Secured loans becoming scarce

17 July 2008 / by Rachael Stiles
As the credit crunch causes lenders to tighten their criteria and reduce the amount which they are willing to lend, the secured loans market is diminishing.

When FirstPlus – a branch of Barclays – announced that it was closing its secured loan business, it was added to the already long list of other lenders that have also withdrawn from the sector since the credit crisis first began last summer.

Alliance & Leicester, Breeze Loans, Capital One Bank, LoanOne Intermediaries, Money Partners, Picture Financial, and SPPL have all closed their doors to new customers, symbolising a wind of change in the loan market.

"As the current economic downturn continues, the demand for secured loans by second charge remains." commented Michelle Slade, analyst at Moneyfacts.co.uk. "Secured loans offer consumers the option to consolidate their debts over longer terms of up to 25 years, whereas unsecured loans only offer up to a maximum term of 10 years with seven years being the norm. This is appealing to those who wish to reduce their existing outgoings by as much as possible.
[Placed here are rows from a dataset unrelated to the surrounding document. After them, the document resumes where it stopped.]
### config.mk
export PLATFORM = sky130hd
export DESIGN_NAME = sifhTop
export DESIGN_NICKNAME = d
export VERILOG_FILES = /design/src/source/sifhPkg.sv /design/src/source/algebraicBlock.sv /design/src/source/binMapper.sv /design/src/source/hisBuilderFSM.sv /design/src/source/peakDetecter.sv /design/src/source/sifhTop.sv
export SDC_FILE = /design/constraint.sdc
export NUM_CORES = 1
export LEC_CHECK = 0
export BUFFER_PORTS_ARGS = -buffer_cell sky130_fd_sc_hd__buf_2
export CAP_MARGIN = 20
export CORE_ASPECT_RATIO = 1.75
export CORE_MARGIN = 2
export CORE_UTILIZATION = 35
export DETAILED_ROUTE_END_ITERATION = 8
export GPL_ROUTABILITY_DRIVEN = 0
export SYNTH_ARGS = -nofsm -noshare
export SYNTH_HDL_FRONTEND = slang
export SYNTH_SLANG_ARGS = --single-unit
### constraint.sdc
create_clock -name clk -period 7.5 [get_ports clk]
set_input_delay 0 -clock clk [delete_from_list [all_inputs] [get_ports clk]]
set_output_delay 0 -clock clk [all_outputs]
set_load 0.02 [all_outputs]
Many lenders are now finding that secured loans no longer offer a viable business venture, and are facing similar issues to the consumer when it comes to securing funding from a lender. House prices continue to fall and lenders no longer have any guarantee that the equity in a customer's home will be sufficient to repay the debt if they fall into arrears.
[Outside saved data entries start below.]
[src/saturn_alu_pkg.sv]
package saturn_alu_pkg;

  // widths fixed by the architecture
  localparam int NIB_W  = 4;
  localparam int WORD_W = 64;
  localparam int IDX_W  = 4;
  localparam int SEL_W  = 3;
  localparam int OP_W   = 2;

  // A, B, C and D
  localparam int NUM_WREGS = 4;

  // decimal digit radix, sized for the 5-bit carry sum
  localparam logic [NIB_W:0] DEC_RADIX = 5'd10;

  // one hex or bcd digit
  typedef logic [NIB_W-1:0] nibble_t;

  // full working register
  typedef logic [WORD_W-1:0] word_t;

  // nibble position inside a word, 0 is least significant
  typedef logic [IDX_W-1:0] nib_idx_t;

  // operand selector
  typedef logic [SEL_W-1:0] reg_sel_t;

  localparam reg_sel_t REG_A   = 3'd0;
  localparam reg_sel_t REG_B   = 3'd1;
  localparam reg_sel_t REG_C   = 3'd2;
  localparam reg_sel_t REG_D   = 3'd3;
  // immediate nibble, never written as a destination
  localparam reg_sel_t REG_IMM = 3'd4;

  // operation code
  typedef logic [OP_W-1:0] alu_op_t;

  localparam alu_op_t OP_ZERO = 2'd0;
  localparam alu_op_t OP_COPY = 2'd1;
  localparam alu_op_t OP_ADD  = 2'd2;
  localparam alu_op_t OP_SUB  = 2'd3;

  // field walk
  typedef enum logic [1:0] {
    SEQ_IDLE = 2'd0,
    SEQ_RUN  = 2'd1,
    SEQ_DONE = 2'd2
  } seq_state_t;

endpackage

[src/alu_sequencer.sv]
`timescale 1ns/100ps

module alu_sequencer
  import saturn_alu_pkg::*;
(
  input  logic     i_clk,
  input  logic     i_reset,
  input  logic     i_start,
  input  alu_op_t  i_op,
  input  reg_sel_t i_dest,
  input  reg_sel_t i_src1,
  input  reg_sel_t i_src2,
  input  nib_idx_t i_field_start,
  input  nib_idx_t i_field_last,
  input  nibble_t  i_imm,
  input  logic     i_dec,
  output logic     o_step,
  output logic     o_first,
  output nib_idx_t o_idx,
  output alu_op_t  o_op,
  output reg_sel_t o_dest,
  output reg_sel_t o_src1,
  output reg_sel_t o_src2,
  output nibble_t  o_imm,
  output logic     o_dec,
  output logic     o_busy,
  output logic     o_done
);

  seq_state_t state_q;
  nib_idx_t   idx_q;
  nib_idx_t   last_q;
  logic       first_q;
  logic       busy_q;
  logic       done_q;
  alu_op_t    op_q;
  reg_sel_t   dest_q;
  reg_sel_t   src1_q;
  reg_sel_t   src2_q;
  nibble_t    imm_q;
  logic       dec_q;
  logic       accept;

  // strobes during a walk or the done cycle are dropped
  assign accept = (state_q == SEQ_IDLE) && i_start && !done_q;

  always_ff @(posedge i_clk) begin
    if (i_reset) begin
      state_q <= SEQ_IDLE;
      first_q <= 1'b0;
    end else begin
      case (state_q)
        SEQ_IDLE: begin
          if (accept) begin
            state_q <= SEQ_RUN;
            first_q <= 1'b1;
          end
        end
        SEQ_RUN: begin
          first_q <= 1'b0;
          if (idx_q == last_q) begin
            state_q <= SEQ_DONE;
          end
        end
        SEQ_DONE: begin
          state_q <= SEQ_IDLE;
        end
        default: begin
          state_q <= SEQ_IDLE;
        end
      endcase
    end
  end

  // status trails the state by one cycle
  // busy covers the write edges and done follows the last carry update
  always_ff @(posedge i_clk) begin
    if (i_reset) begin
      busy_q <= 1'b0;
      done_q <= 1'b0;
    end else begin
      busy_q <= (state_q == SEQ_RUN);
      done_q <= (state_q == SEQ_DONE);
    end
  end

  // instruction latch and a nibble walk that wraps modulo 16
  always_ff @(posedge i_clk) begin
    if (accept) begin
      idx_q  <= i_field_start;
      last_q <= i_field_last;
      op_q   <= i_op;
      dest_q <= i_dest;
      src1_q <= i_src1;
      src2_q <= i_src2;
      imm_q  <= i_imm;
      dec_q  <= i_dec;
    end else if (state_q == SEQ_RUN) begin
      idx_q <= idx_q + 4'd1;
    end
  end

  assign o_step  = (state_q == SEQ_RUN);
  assign o_first = first_q;
  assign o_idx   = idx_q;
  assign o_op    = op_q;
  assign o_dest  = dest_q;
  assign o_src1  = src1_q;
  assign o_src2  = src2_q;
  assign o_imm   = imm_q;
  assign o_dec   = dec_q;
  assign o_busy  = busy_q;
  assign o_done  = done_q;

endmodule

[src/working_reg.sv]
`timescale 1ns/100ps

module working_reg
  import saturn_alu_pkg::*;
(
  input  logic     i_clk,
  input  logic     i_reset,
  input  logic     i_we,
  input  nib_idx_t i_idx,
  input  nibble_t  i_wdata,
  output word_t    o_word
);

  word_t word_q;

  // only the addressed nibble moves, the rest of the word holds
  always_ff @(posedge i_clk) begin
    if (i_reset) begin
      word_q <= '0;
    end else if (i_we) begin
      word_q[{i_idx, 2'b00} +: NIB_W] <= i_wdata;
    end
  end

  assign o_word = word_q;

endmodule

[src/nibble_datapath.sv]
`timescale 1ns/100ps

module nibble_datapath
  import saturn_alu_pkg::*;
(
  input  logic                 i_clk,
  input  logic                 i_reset,
  input  logic                 i_step,
  input  logic                 i_first,
  input  nib_idx_t             i_idx,
  input  alu_op_t              i_op,
  input  reg_sel_t             i_dest,
  input  reg_sel_t             i_src1,
  input  reg_sel_t             i_src2,
  input  nibble_t              i_imm,
  input  logic                 i_dec,
  input  word_t                i_words [NUM_WREGS],
  output logic [NUM_WREGS-1:0] o_we,
  output nibble_t              o_wdata,
  output logic                 o_carry
);

  nibble_t        reg_nib [NUM_WREGS];
  nibble_t        src1_nib;
  nibble_t        src2_nib;
  logic           carry_q;
  logic           carry_in;
  logic [NIB_W:0] sum_raw;
  logic [NIB_W:0] diff_raw;
  nibble_t        add_nib;
  logic           add_cout;
  nibble_t        sub_nib;
  logic           sub_bout;
  nibble_t        res_nib;
  logic           res_carry;

  // nibble at the current index from every register
  always_comb begin
    for (int i = 0; i < NUM_WREGS; i++) begin
      reg_nib[i] = i_words[i][{i_idx, 2'b00} +: NIB_W];
    end
  end

  function automatic nibble_t pick_src(input reg_sel_t sel);
    nibble_t nib;
    nib = '0;
    if (sel == REG_IMM) begin
      nib = i_imm;
    end else if (sel < NUM_WREGS) begin
      nib = reg_nib[sel[1:0]];
    end
    return nib;
  endfunction

  assign src1_nib = pick_src(i_src1);
  assign src2_nib = pick_src(i_src2);

  // the ripple starts fresh on the first nibble of a field
  assign carry_in = i_first ? 1'b0 : carry_q;

  assign sum_raw  = {1'b0, src1_nib} + {1'b0, src2_nib} + {4'd0, carry_in};
  assign diff_raw = {1'b0, src1_nib} - {1'b0, src2_nib} - {4'd0, carry_in};

  always_comb begin
    add_nib  = sum_raw[NIB_W-1:0];
    add_cout = sum_raw[NIB_W];
    if (i_dec) begin
      add_cout = (sum_raw >= DEC_RADIX);
      if (add_cout) begin
        add_nib = nibble_t'(sum_raw - DEC_RADIX);
      end
    end
  end

  // a negative difference sets bit 4 in both modes
  always_comb begin
    sub_nib  = diff_raw[NIB_W-1:0];
    sub_bout = diff_raw[NIB_W];
    if (i_dec && sub_bout) begin
      sub_nib = diff_raw[NIB_W-1:0] + DEC_RADIX[NIB_W-1:0];
    end
  end

  always_comb begin
    case (i_op)
      OP_ZERO: begin
        res_nib   = '0;
        res_carry = 1'b0;
      end
      OP_COPY: begin
        res_nib   = src1_nib;
        res_carry = carry_q;
      end
      OP_ADD: begin
        res_nib   = add_nib;
        res_carry = add_cout;
      end
      default: begin
        res_nib   = sub_nib;
        res_carry = sub_bout;
      end
    endcase
  end

  // running carry doubles as the flag, so the last step leaves the final value
  always_ff @(posedge i_clk) begin
    if (i_reset) begin
      carry_q <= 1'b0;
    end else if (i_step) begin
      carry_q <= res_carry;
    end
  end

  // immediate as destination enables nothing
  always_comb begin
    o_we = '0;
    if (i_step && (i_dest < NUM_WREGS)) begin
      o_we[i_dest[1:0]] = 1'b1;
    end
  end

  assign o_wdata = res_nib;
  assign o_carry = carry_q;

endmodule

[src/saturn_alu.sv]
`timescale 1ns/100ps

module saturn_alu
  import saturn_alu_pkg::*;
(
  input  logic     i_clk,
  input  logic     i_reset,
  input  logic     i_start,
  input  alu_op_t  i_op,
  input  reg_sel_t i_dest,
  input  reg_sel_t i_src1,
  input  reg_sel_t i_src2,
  input  nib_idx_t i_field_start,
  input  nib_idx_t i_field_last,
  input  nibble_t  i_imm,
  input  logic     i_dec,
  input  reg_sel_t i_rd_sel,
  output word_t    o_rd_data,
  output logic     o_carry,
  output logic     o_busy,
  output logic     o_done
);

  logic                 step;
  logic                 first;
  nib_idx_t             step_idx;
  alu_op_t              op_q;
  reg_sel_t             dest_q;
  reg_sel_t             src1_q;
  reg_sel_t             src2_q;
  nibble_t              imm_q;
  logic                 dec_q;
  logic [NUM_WREGS-1:0] reg_we;
  nibble_t              wr_nib;
  word_t                reg_words [NUM_WREGS];

  alu_sequencer u_alu_sequencer (
    .i_clk         (i_clk),
    .i_reset       (i_reset),
    .i_start       (i_start),
    .i_op          (i_op),
    .i_dest        (i_dest),
    .i_src1        (i_src1),
    .i_src2        (i_src2),
    .i_field_start (i_field_start),
    .i_field_last  (i_field_last),
    .i_imm         (i_imm),
    .i_dec         (i_dec),
    .o_step        (step),
    .o_first       (first),
    .o_idx         (step_idx),
    .o_op          (op_q),
    .o_dest        (dest_q),
    .o_src1        (src1_q),
    .o_src2        (src2_q),
    .o_imm         (imm_q),
    .o_dec         (dec_q),
    .o_busy        (o_busy),
    .o_done        (o_done)
  );

  // A, B, C, D
  for (genvar gi = 0; gi < NUM_WREGS; gi++) begin : g_wreg
    working_reg u_working_reg (
      .i_clk   (i_clk),
      .i_reset (i_reset),
      .i_we    (reg_we[gi]),
      .i_idx   (step_idx),
      .i_wdata (wr_nib),
      .o_word  (reg_words[gi])
    );
  end

  nibble_datapath u_nibble_datapath (
    .i_clk   (i_clk),
    .i_reset (i_reset),
    .i_step  (step),
    .i_first (first),
    .i_idx   (step_idx),
    .i_op    (op_q),
    .i_dest  (dest_q),
    .i_src1  (src1_q),
    .i_src2  (src2_q),
    .i_imm   (imm_q),
    .i_dec   (dec_q),
    .i_words (reg_words),
    .o_we    (reg_we),
    .o_wdata (wr_nib),
    .o_carry (o_carry)
  );

  // debug read port, immediate and unused codes read as zero
  always_comb begin
    o_rd_data = '0;
    if (i_rd_sel < NUM_WREGS) begin
      o_rd_data = reg_words[i_rd_sel[1:0]];
    end
  end

endmodule

[config.mk]
export PLATFORM = sky130hd
export DESIGN_NAME = saturn_alu
export DESIGN_NICKNAME = d
export VERILOG_FILES = /design/src/saturn_alu_pkg.sv /design/src/alu_sequencer.sv /design/src/working_reg.sv /design/src/nibble_datapath.sv /design/src/saturn_alu.sv
export SDC_FILE = /design/constraint.sdc
export NUM_CORES = 1
export LEC_CHECK = 0
export BUFFER_PORTS_ARGS = -buffer_cell sky130_fd_sc_hd__buf_4
export CAP_MARGIN = 0
export CORE_MARGIN = 2
export CORE_UTILIZATION = 55
export CTS_CLUSTER_DIAMETER = 60
export DETAILED_ROUTE_END_ITERATION = 8
export PLACE_DENSITY = 0.73
export SYNTH_ARGS = -nofsm -noshare
export SYNTH_HDL_FRONTEND = slang
export SYNTH_SLANG_ARGS = --single-unit
export TNS_END_PERCENT = 1
[constraint.sdc]
create_clock -name i_clk -period 6.8 [get_ports i_clk]
set_input_delay 1.36 -clock i_clk [delete_from_list [all_inputs] [get_ports i_clk]]
set_output_delay 1.36 -clock i_clk [all_outputs]
set_load 0.05 [all_outputs]
==> impl_metrics.json, run 1 <==
{
  "share_seq_of_total_power": 0.371,
  "sw_frac_of_total": 0.318,
  "crit_fanout": 38,
  "edff_count_synth": 24,
  "whs_endpoint": "g_wreg[2].u_working_reg.o_word[4]$_SDFFE_PP0P_",
  "timing_limited_maximum_frequency_mhz": 164,
  "timing.rr.end": "g_wreg[2].u_working_reg.o_word[50]$_SDFFE_PP0P_",
  "clk_path_buf_depth": 3,
  "placement_rows": 62,
  "cts_hold_repair.buffers": 0,
  "cp_cell_sequence": "buf_4 > mux4_2 > mux2_2 > nand3_1 > o41ai_1 > nor3_2 > nand2_1 > xnor2_1 > ha_1 > inv_1 > o2111a_1 > a31oi_2 > fa_1 > xnor2_1 > ha_1 > inv_1 > o21ai_0 > a2bb2oi_1 > nand3_1 > a32oi_4 > buf_4 > a211oi_1",
  "seq_area_frac_synth": 0.373,
  "tritoncts": "built",
  "nNetsFinal": 1673,
  "hold_start": "g_wreg[2].u_working_reg.o_word[4]$_SDFFE_PP0P_",
  "drt_iter0_markers": 1819,
  "reg2regPathDepth": 22,
  "peakVddDrop_v": 0.000167,
  "wire_length_of_the_first_global_routing_pass_mm": 77.7,
  "ys_async_sr_fraction": 0,
  "cts_max_level": 2,
  "routabilityCongestion": 0.967,
  "critical_path.reg2reg.startpoint": "u_alu_sequencer.o_idx[0]$_DFFE_PP_",
  "syn_avg_cell_area_um2": 10.0,
  "cp_num_buf_inv": 4,
  "grt_antenna_before_repair": 0,
  "clock_skew_ps": 16.2,
  "postSynthNetCount": 1646,
  "reg2reg_slack_ps": 690,
  "synth_cell_types": 76,
  "finalMaxSlewViolations": 0,
  "yosysWarnings": 0,
  "core_area_mm2": 0.0287,
  "maximum_number_of_pins_on_one_net_before_global_route_repair": 136,
  "power.share.combinational": 0.231,
  "power.leakage_uw": 0.00622,
  "finalHoldViolCount": 0,
  "worst_path_dominant_cell_family": "compound AO/OA/AOI/OAI gates",
  "drtAntennaViolNets": 0,
  "critical_path_cell_count": 22,
  "routed_via_density": 6.66,
  "worst_setup_path_end_kind": "flip-flop",
  "main_synth_ff_type": "sky130_fd_sc_hd__dfxtp_1",
  "fin_setup_tns_ps": 0,
  "power.density_mw_per_mm2": 263,
  "post_synthesis_instance_area_mm2": 0.0160,
  "min_period_over_period": 0.899,
  "timing.critical_path.slowest_stage_cell": "sky130_fd_sc_hd__mux4_2",
  "die-area_mm2": 0.0305,
  "max_slew.worst_pin.slew_ps": 1240,
  "io-pin-count": 97,
  "via_count": 13600,
  "post_route_cells_drive_above_1_share": 0.213,
  "die_height_um": 175,
  "clock-root-buffer": "sky130_fd_sc_hd__clkbuf_16",
  "dp_hpwl_mm": 34.6,
  "number_of_global_route_vias_before_repair": 12800,
  "starting_density_of_the_core": 0.558,
  "area_share_of_the_largest_cell_type_after_synthesis": 0.328,
  "post_synth_most_frequent_cells": "262 x sky130_fd_sc_hd__dfxtp_1, 167 x sky130_fd_sc_hd__nor2_1, 135 x sky130_fd_sc_hd__nand3b_1",
  "1st_pass_router_iterations": 6,
  "share_clk_of_total_power": 0.399,
  "clock_sink_count": 286,
  "insertedDiodeCount": 0,
  "run_status": "completed",
  "postSynthCellCount": 1598,
  "postCtsSetupBuffers": 0,
  "tritoncts.num_buffers": 35,
  "grt-ovfl-total": 0,
  "insertion_delay_ps": 510,
  "critPathMaxStageDelay_ps": 560,
  "reg_clk_slew_reported_paths_ps": 60,
  "cp.required_ps": 7150,
  "final.min_clock_period_ps": 6110,
  "synthToLayoutAreaGrowth_pct": 12.3,
  "holdCritPathClass": "reg -> reg",
  "ys_top_cells_by_area": "sky130_fd_sc_hd__dfxtp_1 33%, sky130_fd_sc_hd__mux4_2 16%, sky130_fd_sc_hd__nand3b_1 6.3%, sky130_fd_sc_hd__edfxtp_1 4.5%, sky130_fd_sc_hd__nor2_1 3.9%",
  "groute.usage.overall": 0.330,
  "grt_setup_unrepaired": "no",
  "input_output_buffers": 96,
  "final-setup-viol-count": 0,
  "final_core_utilization": 0.626,
  "worstSetupStartpointType": "flip-flop",
  "die_w_um": 175,
  "synthMostInstantiatedCell": "sky130_fd_sc_hd__dfxtp_1",
  "drc_errors": 0,
  "setup.worst_path.class": "reg -> reg",
  "slew-limit-headroom": 0.170,
  "synth_area_leader_cell": "sky130_fd_sc_hd__dfxtp_1",
  "post_cts_resized": 0,
  "maxCapViolCount": 0,
  "post_drt_wl_per_cell_um": 24.7,
  "routed_wl_mm": 50.2,
  "power.switching_uw": 1500,
  "internal-power_uw": 3230,
  "fillers": 2402,
  "ys_seq_elements": 286,
  "cp_data_arrival_time_ps": 6460,
  "cell_depth_of_the_worst_hold_path": 2
}
## stage by stage
stage	total power, uW	std cells	hold WS [ps]	instance area (um^2)	setup WS (ps)
after global routing	4870	2034	508	18000	333
final	4730	2034	479	18000	689
after detailed placement	2850	1972	469	16800	779
after CTS	4720	2034	475	18000	769
after floorplan	2590	1598	443	16000	1620
after global placement	2850	1972	460	16800	856
## layer usage
metal,vias to the layer above,wire [um],global-route usage
met5,-,0,0
met3,119,4950,0.0614
met1,6585,20500,0.461
li1,6038,-,-
met2,808,22500,0.504
met4,0,2260,0.145
## worst max path at each step
stage	startpoint	endpoint	slack, ps
2_1_floorplan	u_alu_sequencer.o_idx[0]$_DFFE_PP_	g_wreg[2].u_working_reg.o_word[19]$_SDFFE_PP0P_	1620
3_3_place_gp	u_alu_sequencer.o_idx[0]$_DFFE_PP_	g_wreg[2].u_working_reg.o_word[51]$_SDFFE_PP0P_	860
3_5_place_dp	u_alu_sequencer.o_idx[0]$_DFFE_PP_	g_wreg[3].u_working_reg.o_word[50]$_SDFFE_PP0P_	780
4_1_cts	u_alu_sequencer.o_idx[0]$_DFFE_PP_	g_wreg[2].u_working_reg.o_word[50]$_SDFFE_PP0P_	770
5_1_grt	u_alu_sequencer.o_idx[0]$_DFFE_PP_	g_wreg[2].u_working_reg.o_word[50]$_SDFFE_PP0P_	330
6_report	u_alu_sequencer.o_idx[0]$_DFFE_PP_	g_wreg[2].u_working_reg.o_word[50]$_SDFFE_PP0P_	690
## worst min-delay path, stage by stage, from the launching register on
cell	delay [ps]
sky130_fd_sc_hd__dfxtp_1	320
sky130_fd_sc_hd__nand2_1	60
sky130_fd_sc_hd__a21oi_1	50
## cells in the final DEF (no fill, tap or decap), types with 6 or more instances in the layout
cell | netlist | final
sky130_fd_sc_hd__dfxtp_1 | 262 | 262
sky130_fd_sc_hd__nor2_1 | 167 | 165
sky130_fd_sc_hd__nand3b_1 | 135 | 135
sky130_fd_sc_hd__mux4_2 | 116 | 116
sky130_fd_sc_hd__buf_4 | 2 | 115
sky130_fd_sc_hd__nand2_1 | 82 | 82
sky130_fd_sc_hd__nor2b_1 | 68 | 68
sky130_fd_sc_hd__mux2i_1 | 59 | 59
sky130_fd_sc_hd__o21ai_1 | 58 | 58
sky130_fd_sc_hd__a211oi_1 | 56 | 56
sky130_fd_sc_hd__o21ai_0 | 53 | 53
sky130_fd_sc_hd__nor3_1 | 46 | 46
sky130_fd_sc_hd__nand3_1 | 45 | 45
sky130_fd_sc_hd__a21oi_1 | 42 | 42
sky130_fd_sc_hd__o21ai_2 | 38 | 38
sky130_fd_sc_hd__clkbuf_16 | 0 | 37
sky130_fd_sc_hd__inv_1 | 36 | 36
sky130_fd_sc_hd__edfxtp_1 | 24 | 24
sky130_fd_sc_hd__nand4_1 | 22 | 22
sky130_fd_sc_hd__ha_1 | 16 | 16
sky130_fd_sc_hd__xnor2_1 | 12 | 12
sky130_fd_sc_hd__clkbuf_1 | 81 | 12
sky130_fd_sc_hd__a221oi_1 | 11 | 11
sky130_fd_sc_hd__o32ai_1 | 9 | 9
sky130_fd_sc_hd__and2_1 | 8 | 8
sky130_fd_sc_hd__a22oi_1 | 9 | 8
sky130_fd_sc_hd__a22o_1 | 6 | 6
sky130_fd_sc_hd__nand2b_1 | 6 | 6
sky130_fd_sc_hd__a21o_1 | 6 | 6
## logic make-up (layout without fill, tap and decap cells)
family	Yosys count	in the layout	synth area share
and+or+nand+nor	598	598	0.200
AOI/OAI and AO/OA	330	330	0.144
DFF	286	286	0.373
muxes	182	182	0.209
buffers and inverters	169	221	0.0514
adders and majority gates	18	18	0.0150
xor gates and xnor gates	15	15	0.00821
## cell type report
type,instances,area (um^2),share of cell area
Inverter,38,143,0.00794
Sequential cell,286,5970,0.332
Tap cell,384,480,0.0267
Timing Repair Buffer,121,975,0.0542
Clock buffer,54,1040,0.0579
Multi-Input combinational cell,1143,9240,0.514
Clock inverter,8,124,0.00689
## state kept, by name, summed over array words and instances, names as in the netlist, 2 cells and up
signal and flops:
u_alu_sequencer.state_q 2, u_alu_sequencer.o_src2 3, u_alu_sequencer.o_imm 4, u_alu_sequencer.last_q 4, u_alu_sequencer.o_dest 3, g_wreg.u_working_reg.o_word 256, u_alu_sequencer.o_src1 3, u_alu_sequencer.o_idx 4
u_alu_sequencer.o_op 2
## power by group through the flow
stage | clock network (uW) | logic [uW] | registers, uW
2_1_floorplan | 0 | 817 | 1780
3_3_place_gp | 0 | 1060 | 1790
3_5_place_dp | 0 | 1060 | 1790
4_1_cts | 1900 | 1070 | 1750
5_1_grt | 1970 | 1150 | 1760
6_report | 1890 | 1090 | 1750
(Power assumes the default switching activity.)
==> run 2: changes to the inputs <==
--- a/config.mk
+++ b/config.mk
@@ -12,5 +12,5 @@
 export CTS_CLUSTER_DIAMETER = 60
 export DETAILED_ROUTE_END_ITERATION = 8
-export PLACE_DENSITY = 0.73
+export PLACE_DENSITY = 0.76
 export SYNTH_ARGS = -nofsm -noshare
 export SYNTH_HDL_FRONTEND = slang
==> constraint.sdc (replaced) <==
create_clock -name i_clk -period 5.4 [get_ports i_clk]
set_input_delay 0.81 -clock i_clk [delete_from_list [all_inputs] [get_ports i_clk]]
set_output_delay 0.81 -clock i_clk [all_outputs]
set_load 0.05 [all_outputs]
==> run 2 against run 1 <==
Net effect: first-iteration DRC count up 12%; clock power rose by 19%; clock skew rose by 9.6 ps; largest cell class unchanged; via count rose by 4.1%; global-route usage increased by 0.85 points; design area increased by 4.8%; sequential cell count did not move; register-to-register slack got worse by 690 ps; sequential power up 26%; count of clock-buffer cells in the layout is 16 lower.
Ms Slade explains: "If a consumer's home is repossessed, it is likely to be sold at a lower level than market value and once the first charge mortgage is repaid and legal fees etc are deducted, there is likely to be little left for the secured loan lender to recoup the debt owed to them."

The dwindling number of loan providers means that the consumer has a lot less choice when it comes to finding the best loan deals. FirstPlus' owner, Barclays, has yet to announce whether even its main loan business will continue, so with other lenders struggling, it is likely that other lenders will suffer the same fate.

"If the credit crunch can cause one of the biggest lenders in secured loans to throw in the towel, it will be interesting to see if the other providers can weather the storm." Ms Slade added.